## What needs to be done
Find every line of the records that has "layout" and return it.

## Source data

--- src/hdl/tcs_pkg.sv ---
package tcs_pkg;

    // Default screen geometry
    localparam int SCREEN_COLUMNS_DEF = 80;
    localparam int SCREEN_ROWS_DEF    = 25;

    // Field widths of one beat
    localparam int CHAR_W     = 8;
    localparam int REQ_ROW_W  = 5;
    localparam int REQ_COL_W  = 7;

    // Command queue between front and back (power of two)
    localparam int QUEUE_DEPTH = 2;

    // Control characters and fill values
    localparam logic [CHAR_W-1:0] CHAR_TAB   = 8'h09;
    localparam logic [CHAR_W-1:0] CHAR_BS    = 8'h08;
    localparam logic [CHAR_W-1:0] CHAR_CR    = 8'h0D;
    localparam logic [CHAR_W-1:0] CHAR_LF    = 8'h0A;
    localparam logic [CHAR_W-1:0] CHAR_BLANK = 8'h20;
    localparam logic [CHAR_W-1:0] CHAR_NUL   = 8'h00;

    // Operation codes on the op field
    localparam logic OP_PUT  = 1'b0;
    localparam logic OP_READ = 1'b1;

    // Command class decided by the front
    typedef enum logic [2:0] {
        K_READ,
        K_TAB,
        K_BS,
        K_CR,
        K_LF,
        K_PRINT
    } t_kind;

    // One queued command
    typedef struct packed {
        t_kind                 kind;
        logic [CHAR_W-1:0]     ch;
        logic [REQ_ROW_W-1:0]  row;
        logic [REQ_COL_W-1:0]  col;
    } t_cmd;

    // Back end sequencer states
    typedef enum logic [1:0] {
        ST_CLEAR,
        ST_IDLE,
        ST_READ,
        ST_BLANK
    } t_state;

endpackage

--- src/hdl/tcs_front.sv ---
module tcs_front (
    input  logic                           i_clk,
    input  logic                           i_rst_n,
    input  logic                           start,
    output logic                           busy,
    input  logic                           i_op,
    input  logic [tcs_pkg::CHAR_W-1:0]     i_char_code,
    input  logic [tcs_pkg::REQ_ROW_W-1:0]  i_read_row,
    input  logic [tcs_pkg::REQ_COL_W-1:0]  i_read_col,
    output logic                           o_cmd_valid,
    output tcs_pkg::t_cmd                  o_cmd,
    input  logic                           i_cmd_pop
);

    localparam int QD   = tcs_pkg::QUEUE_DEPTH;
    localparam int QP_W = (QD > 1) ? $clog2(QD) : 1;

    tcs_pkg::t_cmd    r_q [QD];
    logic [QP_W-1:0]  r_wp;
    logic [QP_W-1:0]  r_rp;
    logic [QP_W:0]    r_count;
    logic [QP_W-1:0]  n_wp;
    logic [QP_W-1:0]  n_rp;
    logic [QP_W:0]    n_count;
    logic             push;
    logic             pop;
    logic             full;
    tcs_pkg::t_kind   kind;
    tcs_pkg::t_cmd    cmd_in;

    // Classify the incoming beat
    always_comb begin
        if (i_op == tcs_pkg::OP_READ) begin
            kind = tcs_pkg::K_READ;
        end else begin
            case (i_char_code)
                tcs_pkg::CHAR_TAB: kind = tcs_pkg::K_TAB;
                tcs_pkg::CHAR_BS:  kind = tcs_pkg::K_BS;
                tcs_pkg::CHAR_CR:  kind = tcs_pkg::K_CR;
                tcs_pkg::CHAR_LF:  kind = tcs_pkg::K_LF;
                default:           kind = tcs_pkg::K_PRINT;
            endcase
        end
        cmd_in.kind = kind;
        cmd_in.ch   = i_char_code;
        cmd_in.row  = i_read_row;
        cmd_in.col  = i_read_col;
    end

    // Queue control
    assign full        = (r_count == (QP_W+1)'(QD));
    assign busy        = full;
    assign push        = start && !full;
    assign o_cmd_valid = (r_count != '0);
    assign pop         = i_cmd_pop && o_cmd_valid;
    assign o_cmd       = r_q[r_rp];

    always_comb begin
        n_wp    = push ? r_wp + 1'b1 : r_wp;
        n_rp    = pop ? r_rp + 1'b1 : r_rp;
        n_count = r_count;
        if (push && !pop) begin
            n_count = r_count + 1'b1;
        end else if (pop && !push) begin
            n_count = r_count - 1'b1;
        end
    end

    always_ff @(posedge i_clk) begin
        if (!i_rst_n) begin
            r_wp    <= '0;
            r_rp    <= '0;
            r_count <= '0;
        end else begin
            r_wp    <= n_wp;
            r_rp    <= n_rp;
            r_count <= n_count;
        end
    end

    // Queue storage
    always_ff @(posedge i_clk) begin
        if (push) begin
            r_q[r_wp] <= cmd_in;
        end
    end

    a_count_bound: assert property (@(posedge i_clk) disable iff (!i_rst_n)
        r_count <= (QP_W+1)'(QD))
        else $error("command queue count beyond depth");

endmodule

--- config.mk ---
export PLATFORM = sky130hd
export DESIGN_NAME = tcs_front
export DESIGN_NICKNAME = d
export VERILOG_FILES = /design/src/hdl/tcs_pkg.sv /design/src/hdl/tcs_front.sv
export SDC_FILE = /design/constraint.sdc
export NUM_CORES = 1
export LEC_CHECK = 0
export BUFFER_PORTS_ARGS = -buffer_cell sky130_fd_sc_hd__buf_2
export CAP_MARGIN = 10
export CORE_MARGIN = 5
export CORE_UTILIZATION = 55
export CTS_CLUSTER_DIAMETER = 30
export CTS_CLUSTER_SIZE = 14
export DETAILED_ROUTE_END_ITERATION = 10
export PLACE_DENSITY = 0.81
export SETUP_SLACK_MARGIN = 0.02
export SLEW_MARGIN = 20
export SYNTH_ARGS = -nofsm -noshare
export SYNTH_HDL_FRONTEND = slang
export SYNTH_SLANG_ARGS = --single-unit
--- constraint.sdc ---
create_clock -name i_clk -period 5.8 [get_ports i_clk]
set_clock_uncertainty 0.2 [all_clocks]
set_input_delay 0.58 -clock i_clk [delete_from_list [all_inputs] [get_ports i_clk]]
set_output_delay 0.58 -clock i_clk [all_outputs]
set_load 0.03 [all_outputs]
# After elaboration in Yosys (flattened, before gate mapping)
# Memory sizes are Yosys's and may differ from the RTL's. A register that Yosys moved wholly into a read port is not among the register bits.
# Cells that the tools add are included.
# totals
reg_bits	4
ramBits	46
in_bits	25
out_inout_bits	25
elab_cells	30
memories	1
# mem_list
memory	words	word_bits	read_ports	rd_clocked_by_memory_dff	write_ports	line_no	text
r_q	2	23	1	1	1	tcs_front.sv:18	tcs_pkg::t_cmd r_q [QD];
# op_classes
add_sub_neg	4
eq_ne	5
mux	8
n_reduce_logical	9
# ops
operator	n
== test 8 x 4 -> 1 bit (second input constant)	4
one-hot mux 3 bit (4 select lines)	1
logical AND 1 bit	4
two-way mux 1 bit	4
two-way mux 2 bit	2
nonzero test 2 bit	2
logical NOT 1 bit	3
two-way mux 3 bit	1
adder 1 bit (second input constant)	2
adder 2 x 1 -> 2 bit (second input constant)	1
== test 2 bit (second input constant)	1
subtractor 2 x 1 -> 2 bit (second input constant)	1

# Longest topological paths before layout
# depth
word_depth	7
depth_mapped	7
depth_no_buf	7

# Worst setup path before layout
# No wires, ideal clock.
# synth_path
kind	input to register
startpoint	input start
endpoint	memory r_q[0][0] (netlist name), enable pin
setup_ns	0.401
t_arrival_ns	1.614
required_ns	5.199
setup_slack_ns	3.585
path_stages	2
n_path_buf	0
cell_sequence	inv_1 nor3_2
# synth_between
elab_chain_cells	3
# synth_rtl
element	line_no	text
start: declaration	tcs_front.sv:4	input logic start,
logical AND 1 bit	tcs_front.sv:53	assign push = start && !full;
two-way mux 1 bit	tcs_front.sv:83	if (push) begin
two-way mux 1 bit (implied by the code)	tcs_front.sv:84	r_q[r_wp] <= cmd_in;
end: declaration	tcs_front.sv:18	
# No other way between the ends.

## Answer to the problem
# Longest topological paths before layout
# Worst setup path before layout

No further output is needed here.